BEGIN EXCERPTED RECORDS

==> src/rtl/mesh_load_sequencer.sv <==
// Program-load sequencer for the 4-lane mesh front end.
// Collects conf/word0/word1 beats per lane from the host, fires one load
// strobe, then waits for every lane to report done or for the wait budget
// to run out.
module mesh_load_sequencer #(
    parameter int LANES   = 4,
    parameter int CONF_W  = 64,
    parameter int DATA_W  = 32,
    parameter int TIMEOUT = 255
) (
    input  logic                       clk,
    input  logic                       reset,
    input  logic                       start,
    input  logic                       host_valid,
    output logic                       host_ready,
    input  logic [CONF_W-1:0]          host_data,
    output logic [LANES*CONF_W-1:0]    cfg_vec,
    output logic [LANES*2*DATA_W-1:0]  load_data,
    output logic                       load,
    input  logic [LANES-1:0]           lane_done,
    output logic                       busy,
    output logic                       done,
    output logic                       timeout
);

    localparam int BEATS  = 3 * LANES;
    localparam int BC_W   = $clog2(BEATS);
    localparam int LANE_W = (LANES > 1) ? $clog2(LANES) : 1;
    // wait_cnt only has to reach TIMEOUT-1 before the sequence leaves WAIT
    localparam int WC_W   = (TIMEOUT > 1) ? $clog2(TIMEOUT) : 1;

    localparam logic [BC_W-1:0] LAST_BEAT = BC_W'(BEATS - 1);
    localparam logic [WC_W-1:0] WAIT_LAST = WC_W'(TIMEOUT - 1);

    typedef enum logic [2:0] {
        S_IDLE = 3'd0,
        S_FILL = 3'd1,
        S_LOAD = 3'd2,
        S_WAIT = 3'd3,
        S_FIN  = 3'd4
    } state_t;

    state_t                     r_state;
    logic [BC_W-1:0]            r_beat_cnt;
    logic [LANE_W-1:0]          r_lane;
    logic [1:0]                 r_slot;
    logic [WC_W-1:0]            r_wait_cnt;
    logic [LANES-1:0]           r_done_seen;
    logic                       r_host_ready;
    logic                       r_load;
    logic                       r_busy;
    logic                       r_done;
    logic [LANES*CONF_W-1:0]    r_cfg_vec;
    logic [LANES*2*DATA_W-1:0]  r_load_data;

    logic                       w_beat_fire;
    logic                       w_all_done;
    logic                       w_timeout;

    // host_ready is only ever high in FILL, so a fire is always a FILL beat
    assign w_beat_fire = r_host_ready & host_valid;
    // a lane_done arriving in the same cycle still counts toward completion
    assign w_all_done  = &(r_done_seen | lane_done);
    // completion takes precedence over the expiring wait budget
    assign w_timeout   = (r_state == S_WAIT) && !w_all_done && (r_wait_cnt == WAIT_LAST);

    assign host_ready = r_host_ready;
    assign load       = r_load;
    assign busy       = r_busy;
    assign done       = r_done;
    assign timeout    = w_timeout;
    assign cfg_vec    = r_cfg_vec;
    assign load_data  = r_load_data;

    // Sequencing FSM with registered control outputs
    always_ff @(posedge clk) begin
        if (!reset) begin
            r_state      <= S_IDLE;
            r_beat_cnt   <= '0;
            r_lane       <= '0;
            r_slot       <= '0;
            r_wait_cnt   <= '0;
            r_done_seen  <= '0;
            r_host_ready <= 1'b0;
            r_load       <= 1'b0;
            r_busy       <= 1'b0;
            r_done       <= 1'b0;
        end else begin
            r_load <= 1'b0;
            r_done <= 1'b0;
            case (r_state)
                S_IDLE: begin
                    if (start) begin
                        r_state      <= S_FILL;
                        r_beat_cnt   <= '0;
                        r_lane       <= '0;
                        r_slot       <= '0;
                        r_host_ready <= 1'b1;
                        r_busy       <= 1'b1;
                    end
                end
                S_FILL: begin
                    if (w_beat_fire) begin
                        if (r_beat_cnt == LAST_BEAT) begin
                            r_state      <= S_LOAD;
                            r_host_ready <= 1'b0;
                            r_load       <= 1'b1;
                        end else begin
                            r_beat_cnt <= r_beat_cnt + 1'b1;
                            if (r_slot == 2'd2) begin
                                r_slot <= 2'd0;
                                r_lane <= r_lane + 1'b1;
                            end else begin
                                r_slot <= r_slot + 1'b1;
                            end
                        end
                    end
                end
                S_LOAD: begin
                    r_done_seen <= '0;
                    r_wait_cnt  <= '0;
                    r_state     <= S_WAIT;
                end
                S_WAIT: begin
                    r_done_seen <= r_done_seen | lane_done;
                    r_wait_cnt  <= r_wait_cnt + 1'b1;
                    if (w_all_done) begin
                        r_state <= S_FIN;
                        r_done  <= 1'b1;
                    end else if (r_wait_cnt == WAIT_LAST) begin
                        r_state <= S_IDLE;
                        r_busy  <= 1'b0;
                    end
                end
                S_FIN: begin
                    r_state <= S_IDLE;
                    r_busy  <= 1'b0;
                end
                default: begin
                    r_state      <= S_IDLE;
                    r_host_ready <= 1'b0;
                    r_busy       <= 1'b0;
                end
            endcase
        end
    end

    // Beat staging: slot 0 fills the lane config, slots 1/2 the two data words
    always_ff @(posedge clk) begin
        if (!reset) begin
            r_cfg_vec   <= '0;
            r_load_data <= '0;
        end else if (w_beat_fire) begin
            for (int i = 0; i < LANES; i++) begin
                if (r_lane == LANE_W'(i)) begin
                    case (r_slot)
                        2'd0:    r_cfg_vec[i*CONF_W +: CONF_W]           <= host_data;
                        2'd1:    r_load_data[(2*i)*DATA_W +: DATA_W]     <= host_data[DATA_W-1:0];
                        2'd2:    r_load_data[(2*i+1)*DATA_W +: DATA_W]   <= host_data[DATA_W-1:0];
                        default: ;
                    endcase
                end
            end
        end
    end

endmodule
[config.mk]
export PLATFORM = sky130hd
export DESIGN_NAME = pc_gen
export DESIGN_NICKNAME = d
export VERILOG_FILES = /design/src/rtl/pc_gen.sv
export SDC_FILE = /design/constraint.sdc
export NUM_CORES = 1
export LEC_CHECK = 0
export BUFFER_PORTS_ARGS = -buffer_cell sky130_fd_sc_hd__buf_2
export CAP_MARGIN = 20
export CORE_ASPECT_RATIO = 1.2
export CORE_UTILIZATION = 59
export DETAILED_ROUTE_END_ITERATION = 16
export GPL_TIMING_DRIVEN = 0
export PLACE_DENSITY = 0.86
export SYNTH_ARGS = -nofsm -noshare
export SYNTH_HDL_FRONTEND = slang
export SYNTH_SLANG_ARGS = --single-unit
[constraint.sdc]
create_clock -name clk -period 4.6 [get_ports clk]
set_clock_uncertainty 0.2 [all_clocks]
set_input_delay 1.15 -clock clk [delete_from_list [all_inputs] [get_ports clk]]
set_output_delay 1.15 -clock clk [all_outputs]
set_load 0.005 [all_outputs]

END EXCERPTED RECORDS

**INSTRUCTIONS TO FOLLOW**
Only the number is wanted: how many lines in the entries above contain the word "else"?

**WRITTEN RESPONSE**
5